■ **TASK TO COMPLETE**: Begin at the line below that contains "1.08 | 2.90 |" and write out every line from there to the end of the entries, exactly.

■ **THE DATA**:
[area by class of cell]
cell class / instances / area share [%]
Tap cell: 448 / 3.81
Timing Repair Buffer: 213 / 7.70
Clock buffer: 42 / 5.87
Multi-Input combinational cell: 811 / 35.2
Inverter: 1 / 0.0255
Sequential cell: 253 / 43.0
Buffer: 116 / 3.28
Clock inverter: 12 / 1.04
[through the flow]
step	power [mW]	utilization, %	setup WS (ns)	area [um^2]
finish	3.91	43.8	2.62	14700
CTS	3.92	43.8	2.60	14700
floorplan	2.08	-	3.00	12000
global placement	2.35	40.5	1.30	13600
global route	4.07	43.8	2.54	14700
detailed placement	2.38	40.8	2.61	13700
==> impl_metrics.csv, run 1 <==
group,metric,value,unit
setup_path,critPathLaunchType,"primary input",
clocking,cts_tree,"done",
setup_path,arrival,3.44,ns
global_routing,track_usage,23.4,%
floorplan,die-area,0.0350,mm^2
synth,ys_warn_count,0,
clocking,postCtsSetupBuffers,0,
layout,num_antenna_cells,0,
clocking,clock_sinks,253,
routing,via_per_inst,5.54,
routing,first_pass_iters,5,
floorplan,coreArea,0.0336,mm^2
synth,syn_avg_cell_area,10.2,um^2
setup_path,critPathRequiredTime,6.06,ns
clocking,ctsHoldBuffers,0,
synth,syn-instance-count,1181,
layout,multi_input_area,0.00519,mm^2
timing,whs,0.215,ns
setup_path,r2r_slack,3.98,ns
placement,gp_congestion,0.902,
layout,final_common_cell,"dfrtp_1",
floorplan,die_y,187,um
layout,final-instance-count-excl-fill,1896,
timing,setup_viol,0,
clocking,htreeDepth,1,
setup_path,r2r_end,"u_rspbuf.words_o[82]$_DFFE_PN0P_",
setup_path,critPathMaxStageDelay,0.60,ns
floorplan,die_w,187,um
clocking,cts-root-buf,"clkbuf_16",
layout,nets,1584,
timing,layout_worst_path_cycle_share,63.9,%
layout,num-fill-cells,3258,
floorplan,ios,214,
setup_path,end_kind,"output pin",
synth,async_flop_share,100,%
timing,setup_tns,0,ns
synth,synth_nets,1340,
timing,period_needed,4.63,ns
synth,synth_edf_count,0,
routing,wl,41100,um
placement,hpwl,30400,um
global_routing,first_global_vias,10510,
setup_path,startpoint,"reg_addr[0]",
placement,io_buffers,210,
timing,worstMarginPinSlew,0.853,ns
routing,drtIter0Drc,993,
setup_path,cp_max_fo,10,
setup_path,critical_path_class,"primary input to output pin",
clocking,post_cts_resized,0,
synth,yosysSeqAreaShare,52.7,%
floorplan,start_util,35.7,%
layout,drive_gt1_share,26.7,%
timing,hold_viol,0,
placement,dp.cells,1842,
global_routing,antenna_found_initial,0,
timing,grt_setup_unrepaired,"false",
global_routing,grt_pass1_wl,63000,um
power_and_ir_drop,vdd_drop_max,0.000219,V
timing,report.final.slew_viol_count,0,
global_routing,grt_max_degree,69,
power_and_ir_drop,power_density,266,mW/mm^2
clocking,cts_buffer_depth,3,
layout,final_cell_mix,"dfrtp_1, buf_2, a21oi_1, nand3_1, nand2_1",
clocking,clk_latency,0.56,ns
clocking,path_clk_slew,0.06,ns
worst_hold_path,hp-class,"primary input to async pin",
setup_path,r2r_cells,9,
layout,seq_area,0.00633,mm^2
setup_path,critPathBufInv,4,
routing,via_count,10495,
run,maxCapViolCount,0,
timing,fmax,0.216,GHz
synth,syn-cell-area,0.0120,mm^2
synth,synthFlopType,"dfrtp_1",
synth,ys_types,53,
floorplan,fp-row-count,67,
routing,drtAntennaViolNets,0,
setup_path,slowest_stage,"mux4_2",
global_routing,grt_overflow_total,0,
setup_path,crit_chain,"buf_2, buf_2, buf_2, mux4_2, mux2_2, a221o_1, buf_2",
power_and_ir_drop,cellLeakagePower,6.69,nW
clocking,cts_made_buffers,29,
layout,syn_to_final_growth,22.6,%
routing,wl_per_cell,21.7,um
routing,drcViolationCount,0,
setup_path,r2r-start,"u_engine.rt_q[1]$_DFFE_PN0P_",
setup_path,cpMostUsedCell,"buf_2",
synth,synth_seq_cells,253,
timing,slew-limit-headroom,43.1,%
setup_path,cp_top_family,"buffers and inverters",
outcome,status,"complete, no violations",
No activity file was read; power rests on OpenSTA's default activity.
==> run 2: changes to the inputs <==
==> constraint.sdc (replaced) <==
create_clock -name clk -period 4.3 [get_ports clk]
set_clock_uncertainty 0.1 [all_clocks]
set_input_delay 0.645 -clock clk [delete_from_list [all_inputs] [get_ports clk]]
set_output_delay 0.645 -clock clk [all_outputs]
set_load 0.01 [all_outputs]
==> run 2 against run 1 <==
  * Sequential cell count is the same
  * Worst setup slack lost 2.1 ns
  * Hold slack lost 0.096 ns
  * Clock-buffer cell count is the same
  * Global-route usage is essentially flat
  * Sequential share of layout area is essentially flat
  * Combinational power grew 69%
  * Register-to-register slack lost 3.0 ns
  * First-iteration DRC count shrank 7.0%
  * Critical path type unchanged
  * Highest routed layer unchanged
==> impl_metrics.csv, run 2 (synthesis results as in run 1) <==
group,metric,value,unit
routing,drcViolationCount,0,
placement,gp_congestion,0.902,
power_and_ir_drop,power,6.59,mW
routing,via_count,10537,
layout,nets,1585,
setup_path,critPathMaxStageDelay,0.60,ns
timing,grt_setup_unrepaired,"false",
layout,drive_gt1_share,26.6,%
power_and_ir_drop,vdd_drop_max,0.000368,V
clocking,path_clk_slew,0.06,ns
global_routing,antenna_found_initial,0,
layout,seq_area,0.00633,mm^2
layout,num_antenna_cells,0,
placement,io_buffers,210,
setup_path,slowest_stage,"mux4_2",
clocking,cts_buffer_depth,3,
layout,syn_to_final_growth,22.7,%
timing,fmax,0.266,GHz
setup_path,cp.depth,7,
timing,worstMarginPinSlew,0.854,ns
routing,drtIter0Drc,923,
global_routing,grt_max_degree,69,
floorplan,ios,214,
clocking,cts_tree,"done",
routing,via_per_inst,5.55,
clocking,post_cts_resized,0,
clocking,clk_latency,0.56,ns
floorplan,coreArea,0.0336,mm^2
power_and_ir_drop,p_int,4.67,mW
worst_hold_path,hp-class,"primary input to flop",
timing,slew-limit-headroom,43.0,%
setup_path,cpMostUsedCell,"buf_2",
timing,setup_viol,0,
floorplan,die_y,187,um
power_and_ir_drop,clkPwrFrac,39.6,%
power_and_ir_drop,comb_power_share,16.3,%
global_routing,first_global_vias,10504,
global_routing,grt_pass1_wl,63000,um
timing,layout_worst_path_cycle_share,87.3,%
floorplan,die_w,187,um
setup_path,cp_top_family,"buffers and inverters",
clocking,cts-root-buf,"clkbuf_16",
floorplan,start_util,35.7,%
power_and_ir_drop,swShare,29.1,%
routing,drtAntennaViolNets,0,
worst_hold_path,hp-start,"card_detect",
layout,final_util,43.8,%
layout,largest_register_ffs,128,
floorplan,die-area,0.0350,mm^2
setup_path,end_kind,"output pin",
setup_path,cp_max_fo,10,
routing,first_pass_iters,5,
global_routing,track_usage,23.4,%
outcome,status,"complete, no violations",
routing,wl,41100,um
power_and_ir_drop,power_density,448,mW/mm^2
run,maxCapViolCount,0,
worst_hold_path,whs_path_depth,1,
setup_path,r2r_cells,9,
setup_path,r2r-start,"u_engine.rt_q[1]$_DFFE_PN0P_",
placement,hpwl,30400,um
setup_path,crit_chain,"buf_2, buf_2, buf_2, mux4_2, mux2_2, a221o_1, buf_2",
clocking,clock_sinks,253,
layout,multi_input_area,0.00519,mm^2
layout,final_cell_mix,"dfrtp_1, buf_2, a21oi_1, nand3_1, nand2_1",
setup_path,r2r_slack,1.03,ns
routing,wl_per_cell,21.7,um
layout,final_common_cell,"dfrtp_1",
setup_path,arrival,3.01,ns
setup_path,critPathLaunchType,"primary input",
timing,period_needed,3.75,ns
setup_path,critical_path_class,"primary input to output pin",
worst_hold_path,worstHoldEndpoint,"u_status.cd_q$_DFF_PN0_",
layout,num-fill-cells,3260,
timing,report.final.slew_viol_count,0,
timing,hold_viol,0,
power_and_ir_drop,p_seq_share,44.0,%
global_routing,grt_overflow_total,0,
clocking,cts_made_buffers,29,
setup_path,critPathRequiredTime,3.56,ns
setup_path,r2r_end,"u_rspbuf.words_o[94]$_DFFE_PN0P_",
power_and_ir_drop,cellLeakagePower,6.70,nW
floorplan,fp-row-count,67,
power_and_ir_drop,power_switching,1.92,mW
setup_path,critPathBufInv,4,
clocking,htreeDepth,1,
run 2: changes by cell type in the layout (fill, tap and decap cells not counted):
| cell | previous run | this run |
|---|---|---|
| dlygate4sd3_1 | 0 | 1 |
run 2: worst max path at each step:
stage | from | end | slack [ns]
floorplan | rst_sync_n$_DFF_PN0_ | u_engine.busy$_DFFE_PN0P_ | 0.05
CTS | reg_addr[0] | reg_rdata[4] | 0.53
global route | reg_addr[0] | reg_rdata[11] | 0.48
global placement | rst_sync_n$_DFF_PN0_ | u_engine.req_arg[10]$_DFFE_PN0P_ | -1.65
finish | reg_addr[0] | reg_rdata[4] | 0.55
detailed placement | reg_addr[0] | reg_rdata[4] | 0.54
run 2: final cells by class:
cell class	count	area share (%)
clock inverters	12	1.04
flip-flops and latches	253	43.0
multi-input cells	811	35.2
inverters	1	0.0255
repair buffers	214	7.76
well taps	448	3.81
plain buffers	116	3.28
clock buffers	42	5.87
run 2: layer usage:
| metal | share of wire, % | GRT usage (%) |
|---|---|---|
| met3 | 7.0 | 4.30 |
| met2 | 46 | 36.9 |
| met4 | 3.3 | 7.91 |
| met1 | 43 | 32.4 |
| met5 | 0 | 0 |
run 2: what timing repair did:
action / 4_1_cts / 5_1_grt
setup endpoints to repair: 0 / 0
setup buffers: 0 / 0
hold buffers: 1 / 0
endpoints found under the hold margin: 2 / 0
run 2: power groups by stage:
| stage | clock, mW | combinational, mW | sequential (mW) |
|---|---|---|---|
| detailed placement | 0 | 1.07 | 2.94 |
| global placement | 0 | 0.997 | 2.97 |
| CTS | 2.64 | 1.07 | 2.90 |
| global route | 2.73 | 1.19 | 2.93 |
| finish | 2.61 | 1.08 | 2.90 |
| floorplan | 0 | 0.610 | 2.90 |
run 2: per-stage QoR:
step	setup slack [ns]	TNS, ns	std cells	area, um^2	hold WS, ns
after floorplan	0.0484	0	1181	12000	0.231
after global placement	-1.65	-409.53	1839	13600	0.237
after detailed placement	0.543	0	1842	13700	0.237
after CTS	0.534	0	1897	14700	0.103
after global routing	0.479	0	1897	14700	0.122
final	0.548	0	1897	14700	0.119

■ **SOLUTION BELOW**:
| finish | 2.61 | 1.08 | 2.90 |
| floorplan | 0 | 0.610 | 2.90 |
run 2: per-stage QoR:
step	setup slack [ns]	TNS, ns	std cells	area, um^2	hold WS, ns
after floorplan	0.0484	0	1181	12000	0.231
after global placement	-1.65	-409.53	1839	13600	0.237
after detailed placement	0.543	0	1842	13700	0.237
after CTS	0.534	0	1897	14700	0.103
after global routing	0.479	0	1897	14700	0.122
final	0.548	0	1897	14700	0.119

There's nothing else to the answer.